'Strangled by red tape and excess scrutiny'

FE is suffering from too much high-level interference, NATFHE's leader told conference delegates. Steve Hook reports

LECTURERS' union leader Paul Mackney says the creation of the Learning and Skills Council has left colleges too mired in bureaucracy to perform effectively.

The general secretary of the National Association of Teachers in Further and Higher Education chose its annual conference this week in Torquay to call for a root-and-branch shake-up of FE.

He said colleges have been strangled by red tape and excessive scrutiny, and suggested that what he called the"incorporation experiment", the taking of colleges out of local authority control in 1993, should give way to a democratically accountable system.

"Tony Blair promised in 1997 to dismantle the quango state. With the pound;7 billion Learning and Skills Council, we've been subjected to the biggest quango in history.

"The whole massive edifice gets in the way of effective delivery. Each level has a symbiotic relationship with its proximate neighbour. It consists of thousands of 'viewers' generating little but irritating the hell out of the 'doers' at the point of learning.

"It is resourced from the sweat of college staff who are also subjected to a regime of inspection and blame, while the real responsibility for failure is lost in an almost impenetrable bureaucratic labyrinth. As one member put it recently: 'Why don't they just get out of the way and let me get on with the job?' " He said each college has more managers than the entire FE department of a typical local education authority had before incorporation. He went on to say that governing bodies operate as "self-perpetuating oligarchies" and the LSC consists of 47 "business-dominated cliques".

He criticised ministers for bringing in changes without consulting the union, and claimed this had led to a catalogue of disasters in the past.

He claimed the Department for Education and Skills had not learned the lesson of individual learning accounts, which were closed amid fraud allegations and poor-quality provision.

"If you want to know what will work, ask the practitioners," he said."We warned about franchising. Franchising imploded in 1997. We warned about individual learning accounts. Sure enough, a pound;238 million pile of pyramid selling collapsed last autumn. My next prediction? Watch the new Government-funded private centres of vocational excellence."

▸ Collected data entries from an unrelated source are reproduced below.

--- src/rtl/core/ordered_record_list_core_assert.svh ---
// assertion macros for the ordered record list core
// no dependencies; taken in by `include from the modules that assert
`ifndef ORDERED_RECORD_LIST_CORE_ASSERT_SVH
`define ORDERED_RECORD_LIST_CORE_ASSERT_SVH

`ifndef NO_ASSERTIONS
`define ORL_ASSERT(label, clk, rst_n, prop) \
    label: assert property (@(posedge clk) disable iff (!rst_n) prop) \
        else $error("ordered record list assertion failed");
`define ORL_ASSERT_NR(label, clk, prop) \
    label: assert property (@(posedge clk) prop) \
        else $error("ordered record list reset assertion failed");
`else
`define ORL_ASSERT(label, clk, rst_n, prop)
`define ORL_ASSERT_NR(label, clk, prop)
`endif

`endif

--- src/rtl/core/orl_pkg.sv ---
// types and constants for the ordered record list core
// no dependencies
package orl_pkg;

    localparam int ID_W   = 16;
    localparam int PRI_W  = 16;
    localparam int WORD_W = ID_W + PRI_W;

    typedef enum logic [2:0] {
        OP_PUSH_FRONT = 3'd0,
        OP_PUSH_BACK  = 3'd1,
        OP_SEARCH     = 3'd2,
        OP_READ       = 3'd3,
        OP_REMOVE     = 3'd4,
        OP_CLEAR      = 3'd5
    } t_op;

    typedef enum logic [1:0] {
        ST_OK        = 2'd0,
        ST_BAD_POS   = 2'd1,
        ST_FULL      = 2'd2,
        ST_NOT_FOUND = 2'd3
    } t_status;

    typedef enum logic [2:0] {
        S_IDLE,
        S_SHIFT_UP,
        S_HEAD,
        S_SEARCH,
        S_READ,
        S_SHIFT_DOWN,
        S_DONE
    } t_state;

endpackage

--- src/rtl/core/ordered_record_list_core.sv ---
// ordered record list core: bounded list of id/priority records in one memory
// depends on orl_pkg and ordered_record_list_core_assert.svh
//
// One operation is taken per input word and gives one result word. Records sit in a
// single memory with one write and one registered read port, so the sequencer moves
// one entry per cycle: push front shifts the entries up from the tail and then writes
// the head, search scans from the head until a hit or the end of the list, and remove
// reads the entry and shifts the later entries down. A result waits in the done state
// until the output register is free to take it. The input is ready only while the
// sequencer is idle.
module ordered_record_list_core #(
    parameter int DEPTH = 32
) (
    input  logic        i_clk,
    input  logic        i_rst_n,
    input  logic        i_in_valid,
    output logic        o_in_ready,
    input  logic [2:0]  i_operation,
    input  logic [15:0] i_item_id,
    input  logic [15:0] i_item_priority,
    input  logic [5:0]  i_position,
    output logic        o_out_valid,
    input  logic        i_out_ready,
    output logic [1:0]  o_status,
    output logic [4:0]  o_found_position,
    output logic [15:0] o_out_id,
    output logic [15:0] o_out_priority,
    output logic [5:0]  o_entry_count
);

    `include "ordered_record_list_core_assert.svh"

    localparam int AW = (DEPTH > 1) ? $clog2(DEPTH) : 1;
    localparam int CW = $clog2(DEPTH + 1);
    localparam int IW = CW + 1;
    localparam int PW = (CW > 6) ? CW : 6;
    localparam int FW = (AW > 5) ? AW : 5;
    localparam int XW = (CW > 6) ? CW : 6;
    localparam int WW = orl_pkg::WORD_W;

    orl_pkg::t_state  r_state, n_state;
    orl_pkg::t_op     r_op, n_op;
    orl_pkg::t_status r_status, n_status;
    logic [15:0]      r_id, n_id;
    logic [15:0]      r_pri, n_pri;
    logic [AW-1:0]    r_idx, n_idx;
    logic [CW-1:0]    r_count, n_count;
    logic [AW-1:0]    r_found, n_found;
    logic [15:0]      r_oid, n_oid;
    logic [15:0]      r_opri, n_opri;

    logic             r_out_valid, n_out_valid;
    orl_pkg::t_status r_out_status, n_out_status;
    logic [4:0]       r_out_found, n_out_found;
    logic [15:0]      r_out_id, n_out_id;
    logic [15:0]      r_out_pri, n_out_pri;
    logic [5:0]       r_out_count, n_out_count;

    logic [WW-1:0]    r_mem [DEPTH];
    logic [WW-1:0]    r_rd_data;
    logic             mem_we;
    logic [AW-1:0]    mem_waddr;
    logic [AW-1:0]    mem_raddr;
    logic [WW-1:0]    mem_wdata;

    logic             accept;
    logic             out_free;
    logic             full;
    logic             empty;
    logic             pos_bad;
    logic             hit;
    logic [PW-1:0]    pos_ext;
    logic [PW-1:0]    cnt_pos;
    logic [AW-1:0]    pos_idx;
    logic [CW-1:0]    cnt_m1;
    logic [IW-1:0]    cnt_i;
    logic [IW-1:0]    idx_p1;
    logic [IW-1:0]    idx_p2;
    logic [FW-1:0]    found_ext;
    logic [XW-1:0]    count_ext;
    orl_pkg::t_op     in_op;

    assign o_in_ready = (r_state == orl_pkg::S_IDLE);
    assign accept     = i_in_valid && o_in_ready;
    assign out_free   = !r_out_valid || i_out_ready;
    assign in_op      = orl_pkg::t_op'(i_operation);
    assign full       = (r_count == CW'(DEPTH));
    assign empty      = (r_count == '0);
    assign pos_ext    = PW'(i_position);
    assign cnt_pos    = PW'(r_count);
    assign pos_bad    = (pos_ext >= cnt_pos);
    assign pos_idx    = pos_ext[AW-1:0];
    assign cnt_m1     = r_count - 1'b1;
    assign cnt_i      = IW'(r_count);
    assign idx_p1     = IW'(r_idx) + IW'(1);
    assign idx_p2     = IW'(r_idx) + IW'(2);
    assign hit        = (r_rd_data[WW-1:orl_pkg::PRI_W] == r_id);
    assign found_ext  = FW'(r_found);
    assign count_ext  = XW'(r_count);

    // next state
    always_comb begin
        n_state = r_state;
        unique case (r_state)
            orl_pkg::S_IDLE: begin
                if (accept) begin
                    unique case (in_op) inside
                        orl_pkg::OP_PUSH_FRONT: begin
                            n_state = (full || empty) ? orl_pkg::S_DONE
                                                      : orl_pkg::S_SHIFT_UP;
                        end
                        orl_pkg::OP_SEARCH: begin
                            n_state = empty ? orl_pkg::S_DONE : orl_pkg::S_SEARCH;
                        end
                        orl_pkg::OP_READ, orl_pkg::OP_REMOVE: begin
                            n_state = pos_bad ? orl_pkg::S_DONE : orl_pkg::S_READ;
                        end
                        default: n_state = orl_pkg::S_DONE;
                    endcase
                end
            end
            orl_pkg::S_SHIFT_UP: begin
                if (r_idx == '0) n_state = orl_pkg::S_HEAD;
            end
            orl_pkg::S_HEAD: n_state = orl_pkg::S_DONE;
            orl_pkg::S_SEARCH: begin
                if (hit || idx_p1 == cnt_i) n_state = orl_pkg::S_DONE;
            end
            orl_pkg::S_READ: begin
                if (r_op == orl_pkg::OP_REMOVE && idx_p1 != cnt_i) begin
                    n_state = orl_pkg::S_SHIFT_DOWN;
                end else begin
                    n_state = orl_pkg::S_DONE;
                end
            end
            orl_pkg::S_SHIFT_DOWN: begin
                if (idx_p2 == cnt_i) n_state = orl_pkg::S_DONE;
            end
            orl_pkg::S_DONE: begin
                if (out_free) n_state = orl_pkg::S_IDLE;
            end
            default: n_state = orl_pkg::S_IDLE;
        endcase
    end

    // datapath and memory control
    always_comb begin
        n_op         = r_op;
        n_status     = r_status;
        n_id         = r_id;
        n_pri        = r_pri;
        n_idx        = r_idx;
        n_count      = r_count;
        n_found      = r_found;
        n_oid        = r_oid;
        n_opri       = r_opri;
        n_out_valid  = r_out_valid && !i_out_ready;
        n_out_status = r_out_status;
        n_out_found  = r_out_found;
        n_out_id     = r_out_id;
        n_out_pri    = r_out_pri;
        n_out_count  = r_out_count;
        mem_we       = 1'b0;
        mem_waddr    = '0;
        mem_wdata    = {r_id, r_pri};
        mem_raddr    = r_idx;
        unique case (r_state)
            orl_pkg::S_IDLE: begin
                if (accept) begin
                    n_op     = in_op;
                    n_id     = i_item_id;
                    n_pri    = i_item_priority;
                    n_status = orl_pkg::ST_OK;
                    n_found  = '0;
                    n_oid    = '0;
                    n_opri   = '0;
                    unique case (in_op) inside
                        orl_pkg::OP_PUSH_FRONT: begin
                            if (full) begin
                                n_status = orl_pkg::ST_FULL;
                            end else if (empty) begin
                                mem_we    = 1'b1;
                                mem_waddr = '0;
                                mem_wdata = {i_item_id, i_item_priority};
                                n_count   = r_count + 1'b1;
                            end else begin
                                mem_raddr = cnt_m1[AW-1:0];
                                n_idx     = cnt_m1[AW-1:0];
                            end
                        end
                        orl_pkg::OP_PUSH_BACK: begin
                            if (full) begin
                                n_status = orl_pkg::ST_FULL;
                            end else begin
                                mem_we    = 1'b1;
                                mem_waddr = r_count[AW-1:0];
                                mem_wdata = {i_item_id, i_item_priority};
                                n_count   = r_count + 1'b1;
                            end
                        end
                        orl_pkg::OP_SEARCH: begin
                            if (empty) begin
                                n_status = orl_pkg::ST_NOT_FOUND;
                            end else begin
                                mem_raddr = '0;
                                n_idx     = '0;
                            end
                        end
                        orl_pkg::OP_READ, orl_pkg::OP_REMOVE: begin
                            if (pos_bad) begin
                                n_status = orl_pkg::ST_BAD_POS;
                            end else begin
                                mem_raddr = pos_idx;
                                n_idx     = pos_idx;
                            end
                        end
                        orl_pkg::OP_CLEAR: n_count = '0;
                        default: ;
                    endcase
                end
            end
            orl_pkg::S_SHIFT_UP: begin
                mem_we    = 1'b1;
                mem_waddr = idx_p1[AW-1:0];
                mem_wdata = r_rd_data;
                mem_raddr = r_idx - 1'b1;
                n_idx     = r_idx - 1'b1;
            end
            orl_pkg::S_HEAD: begin
                mem_we    = 1'b1;
                mem_waddr = '0;
                mem_wdata = {r_id, r_pri};
                n_count   = r_count + 1'b1;
            end
            orl_pkg::S_SEARCH: begin
                if (hit) begin
                    n_found = r_idx;
                end else if (idx_p1 == cnt_i) begin
                    n_status = orl_pkg::ST_NOT_FOUND;
                end else begin
                    n_idx     = idx_p1[AW-1:0];
                    mem_raddr = idx_p1[AW-1:0];
                end
            end
            orl_pkg::S_READ: begin
                n_oid  = r_rd_data[WW-1:orl_pkg::PRI_W];
                n_opri = r_rd_data[orl_pkg::PRI_W-1:0];
                if (r_op == orl_pkg::OP_REMOVE) begin
                    if (idx_p1 == cnt_i) begin
                        n_count = r_count - 1'b1;
                    end else begin
                        mem_raddr = idx_p1[AW-1:0];
                    end
                end
            end
            orl_pkg::S_SHIFT_DOWN: begin
                mem_we    = 1'b1;
                mem_waddr = r_idx;
                mem_wdata = r_rd_data;
                n_idx     = idx_p1[AW-1:0];
                if (idx_p2 == cnt_i) begin
                    n_count = r_count - 1'b1;
                end else begin
                    mem_raddr = idx_p2[AW-1:0];
                end
            end
            orl_pkg::S_DONE: begin
                if (out_free) begin
                    n_out_valid  = 1'b1;
                    n_out_status = r_status;
                    n_out_found  = found_ext[4:0];
                    n_out_id     = r_oid;
                    n_out_pri    = r_opri;
                    n_out_count  = count_ext[5:0];
                end
            end
            default: ;
        endcase
    end

    always_ff @(posedge i_clk) begin
        if (mem_we) begin
            r_mem[mem_waddr] <= mem_wdata;
        end
        r_rd_data <= r_mem[mem_raddr];
    end

    always_ff @(posedge i_clk) begin
        if (!i_rst_n) begin
            r_state     <= orl_pkg::S_IDLE;
            r_count     <= '0;
            r_out_valid <= 1'b0;
        end else begin
            r_state     <= n_state;
            r_count     <= n_count;
            r_out_valid <= n_out_valid;
        end
    end

    always_ff @(posedge i_clk) begin
        r_op         <= n_op;
        r_status     <= n_status;
        r_id         <= n_id;
        r_pri        <= n_pri;
        r_idx        <= n_idx;
        r_found      <= n_found;
        r_oid        <= n_oid;
        r_opri       <= n_opri;
        r_out_status <= n_out_status;
        r_out_found  <= n_out_found;
        r_out_id     <= n_out_id;
        r_out_pri    <= n_out_pri;
        r_out_count  <= n_out_count;
    end

    assign o_out_valid      = r_out_valid;
    assign o_status         = r_out_status;
    assign o_found_position = r_out_found;
    assign o_out_id         = r_out_id;
    assign o_out_priority   = r_out_pri;
    assign o_entry_count    = r_out_count;

    `ORL_ASSERT_NR(a_reset_idle, i_clk,
        (!i_rst_n) |=> (r_state == orl_pkg::S_IDLE && !r_out_valid))
    `ORL_ASSERT(a_count_bound, i_clk, i_rst_n, r_count <= CW'(DEPTH))
    `ORL_ASSERT(a_accept_busy, i_clk, i_rst_n, accept |=> (r_state != orl_pkg::S_IDLE))
    `ORL_ASSERT(a_load_from_done, i_clk, i_rst_n,
        $rose(r_out_valid) |-> ($past(r_state) == orl_pkg::S_DONE))
    `ORL_ASSERT(a_shift_up_count, i_clk, i_rst_n,
        (r_state == orl_pkg::S_SHIFT_UP) |=> $stable(r_count))

endmodule
--- config.mk ---
export PLATFORM = sky130hd
export DESIGN_NAME = ordered_record_list_core
export DESIGN_NICKNAME = d
export VERILOG_FILES = /design/src/rtl/core/orl_pkg.sv /design/src/rtl/core/ordered_record_list_core.sv
export VERILOG_INCLUDE_DIRS = /design/src /design/src/rtl/core
export SDC_FILE = /design/constraint.sdc
export NUM_CORES = 1
export LEC_CHECK = 0
export BUFFER_PORTS_ARGS = -buffer_cell sky130_fd_sc_hd__buf_4
export CAP_MARGIN = 5
export CORE_UTILIZATION = 50
export DETAILED_ROUTE_END_ITERATION = 12
export PLACE_DENSITY = 0.72
export SLEW_MARGIN = 15
export SYNTH_ARGS = -nofsm -noshare
export SYNTH_HDL_FRONTEND = slang
export SYNTH_SLANG_ARGS = --single-unit
--- constraint.sdc ---
create_clock -name i_clk -period 6.07 [get_ports i_clk]
set_clock_uncertainty 0.1 [all_clocks]
set_input_delay 0.3035 -clock i_clk [delete_from_list [all_inputs] [get_ports i_clk]]
set_output_delay 0.3035 -clock i_clk [all_outputs]
set_load 0.03 [all_outputs]
==> metrics.md, run 1 <==
| Metric | Value |
|---|---|
| Unrepaired setup endpoints after global routing | `false` |
| Fin Setup TNS | `0 ns` |
| Tcrit/Tclk final | `between 80 and 90%` |
| Site Rows | `roughly 110` |
| Die W | `between 300 and 400 microns` |
| Final setup viols | `0` |
| Syn nets | `3383` |
| Worst path cell trace | `inv_1, ha_1, xnor2_1, nand4_1, a211oi_4, nor3_1, o311ai_0, o211ai_1, o22ai_1, buf_4, nand3b_1, buf_4, nor3_1, or3_1, nor3_2` |
| Pin count of the biggest net entering global routing | `107` |
| Grt ovf | `0` |
| Met1 Wirelength | `slightly below 50000 microns` |
| Cells after DPL | `between 4000 and 5000` |
| Mapped Cells | `around 3300` |
| Worst Max-Slew Pin Slew | `1.22 ns` |
| Async SR Flop Fraction | `0%` |
| Top sig layer | `met5` |
| Netlist cell types | `74` |
| Final WL | `between 100000 and 150000 microns` |
| GR Util All Layers | `around a quarter` |
| Finished Core Util | `~60%` |
| CP max stage delay | `roughly 0.65 ns` |
| Register area share after synthesis | `between 70 and 80%` |
| Clock Pin Slew Worst Setup and Hold Paths | `~0.07 ns` |
| Fillers | `between 6000 and 7000` |
| Crit path launch type | `register` |
| Cts bufs inserted | `around 120` |
| Vias in the first global route | `roughly 28000` |
| Yosys warnings | `0` |
| H-tree Lvls | `3` |
| CTS tree | `done` |
| Setup crit end kind | `register` |
| Final Hold Viols | `0` |
| EDFF count, synth | `1148` |
| Initial DRC count | `3704` |
| Critical path arrival | `around 5.9 ns` |
| Maxcap violations | `0` |
| Slew Limit Headroom | `around a fifth` |
| Power per Cell Area | `between 500 and 600 nW/um^2` |
| I/O pin count | `a little over 90` |
| Wire length per cell | `around 26 microns` |
| Critical Path RT | `6.61 ns` |
| Syn avg cell area | `between 10 and 15 sq um` |
| DRC | `0` |
| Worst vdd ir | `a little under 0.0004 V` |
| Vias | `between 20000 and 30000` |
| Crit path time final | `roughly 5.4 ns` |
| Core footprint | `~94000 sq um` |
| Final #Nets | `3507` |
| First-pass GRT wire length | `approximately 180000 microns` |
| Pre-CTS setup slack | `around 0.80 ns` |
| Metal3 WL | `12300 microns` |
| Die area | `96600 sq um` |
| CP bufs+invs | `3` |
| Clock Sinks | `1190` |
| Yosys reg bits | `between 1000 and 1500` |
| CP delay by family, top | `simple AND/OR/NAND/NOR gates` |
| Met2 wire length | `about 58000 microns` |
| Critical-path maximum fanout | `20` |
| Routed Antenna Nets | `0` |
| Total Power | `approximately 30 mW` |
| Port bufs | `91` |
| HPWL Detailed | `73700 microns` |
| Min-Delay Path Class | `input port to register` |
| Diodes inserted | `0` |
| Fin cells | `between 4000 and 5000` |
| Chip Height | `slightly above 300 microns` |
| Max Fclk | `185 MHz` |
| Post-synth top flop | `edfxtp_1` |
| Drt via density | `approximately 6.2` |
| CP Class | `register to register` |
| Area Growth Syn to Fin | `14.9%` |
| LEAKAGE | `18.4 nW` |
| Outcome | `complete, no violations` |
| CP max-delay cell | `nand3b_1` |
| Mapped Area | `approximately 48000 sq um` |
| Clock Latency Late Sink | `between 0.7 and 0.8 ns` |
| Share of layout cells above drive strength 1 | `between 10 and 15%` |
| Post-CTS Setup Inserts | `0` |
| Worst Setup Slack, final | `~0.67 ns` |
| Clock Path Buffers | `3` |
| Antenna violations before repair | `7` |
| Gpl congestion | `roughly 0.95` |
| Max-slew violations | `0` |
| Initial core utilization | `around half` |
| CTS root buf | `clkbuf_16` |
| DR pass1 iterations | `6` |
-- synthesized netlist by cell type (19+ instances only) --
cell	instances	area [sq um]
a211oi_1	72	541
a21oi_1	254	1270
a221oi_1	39	342
a22o_1	96	841
a22oi_1	35	263
a311oi_1	33	289
a32oi_1	33	289
and2_1	68	425
and3_1	70	438
buf_2	75	375
clkbuf_1	133	499
dfxtp_1	42	841
edfxtp_1	1148	34500
mux2i_1	102	1020
nand2_1	565	2120
nor2_1	77	289
nor3_1	108	541
nor3_2	30	300
o21ai_0	19	95.1
o22ai_1	37	231
o32ai_1	32	280
or3_1	36	225
xnor2_1	29	254
-- stage by stage --
stage	instance area (sq um)	hold WS [ns]
finish	54800	0.109
global placement	50400	0.301
CTS	54800	0.0535
detailed placement	50400	0.305
global route	54800	0.0861
floorplan	47700	0.300
-- registers in the layout (all words and copies together) (netlist names), 5 cells and up --
signal	flops
cnt_pos	6
o_found_position	5
r_idx	5
r_opri	16
o_entry_count	6
r_oid	16
o_out_id	16
r_id	16
r_pri	16
o_out_priority	16
found_ext	5
r_mem	1024
r_rd_data	32
-- kinds of logic after synthesis --
kind of cell	after synthesis	synth area share, %
multiplexers	102	2.14
AND/OR/NAND/NOR	1022	10.1
AO/OA/AOI/OAI	718	10.5
buffers and inverters	244	2.23
XOR/XNOR	34	0.624
flip-flops	1190	74.0
adder cells (fa/ha/maj)	14	0.367
-- timing repair --
item                      CTS  global route
resized for setup           0             0
hold endpoints to repair   46             0
hold buffers               38             0
-- metal layers --
layer  track usage (%)  vias to the layer above
li1                  -                    13054
met1              35.8                    14762
met2              39.5                     1677
met3              4.03                      209
met4              8.17                        6
met5                 0                        -
-- final timing paths --
kind                 start            endpoint  slack (ns)  cells past startpoint
max reg2reg       r_idx[1]       r_rd_data[22]        0.67                     15
max               r_idx[1]       r_rd_data[22]        0.67                     15
min reg2reg     r_opri[10]  o_out_priority[10]        0.32                      0
min          i_position[1]            r_idx[1]        0.11                      4
-- power breakdown --
| group | switching, mW | leakage, nW | internal (mW) |
|---|---|---|---|
| combinational | 8.11 | 5.68 | 3.93 |
| clock | 3.07 | 1.93 | 4.44 |
| sequential | 0.471 | 10.8 | 10.3 |
| total | 11.6 | 18.4 | 18.7 |
-- final cells by class --
type	instances	area [sq um]	share of cell area [%]
Sequential cell	1190	35300	64.4
Inverter	19	71.3	0.130
Clock buffer	145	3060	5.58
Multi-Input combinational cell	1890	11700	21.3
Tap cell	1254	1570	2.86
Timing Repair Buffer	232	2160	3.94
Clock inverter	71	973	1.78
-- worst reg2reg max path, stage by stage (launching register included) --
cell and delay, ns:
edfxtp_1 0.60, inv_1 0.25, ha_1 0.38, xnor2_1 0.14, nand4_1 0.17, a211oi_4 0.48, nor3_1 0.12, o311ai_0 0.56
o211ai_1 0.22, o22ai_1 0.17, buf_4 0.22, nand3b_1 0.66, buf_4 0.42, nor3_1 0.16, or3_1 0.50, nor3_2 0.21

He called on the Government to increase taxation to bring extra funding to the sector. He said: "The Government could revive the redistribute principle for education by raising the 40 per cent tax rate, which was 60 per cent even in the late 1980s, controlling offshore tax evasion, even if it affects some party donors, and prioritising education over defence."

Tina Downes, the union's president, said the creation of the LSC had put the needs of business too high up the agenda.

"The Government has shown itself to be the friend of business rather than workers," she told delegates."It is worth noting that the new bodies which distribute FE funding, the LSCs, are bursting with business representatives, but only have one trade union rep each and are unwilling to take NATFHE reps, as they represent a vested interest. Treating education as any other commodity is going too far.

"Ultimately, the Government sees more votes in big business and its interests in the global market than in further education. The employers want to deliver post-school education without disturbing the Government, as cheaply as possible. They are not on the same side as us."